• **Work request**
Could you filter the records below down to the lines that include the word "buffer"?

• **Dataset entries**
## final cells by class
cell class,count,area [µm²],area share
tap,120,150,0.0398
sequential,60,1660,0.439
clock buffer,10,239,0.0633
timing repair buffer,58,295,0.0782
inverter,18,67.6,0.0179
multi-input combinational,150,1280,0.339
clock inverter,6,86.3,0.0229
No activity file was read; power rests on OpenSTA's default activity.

• **Answer space**
clock buffer,10,239,0.0633
timing repair buffer,58,295,0.0782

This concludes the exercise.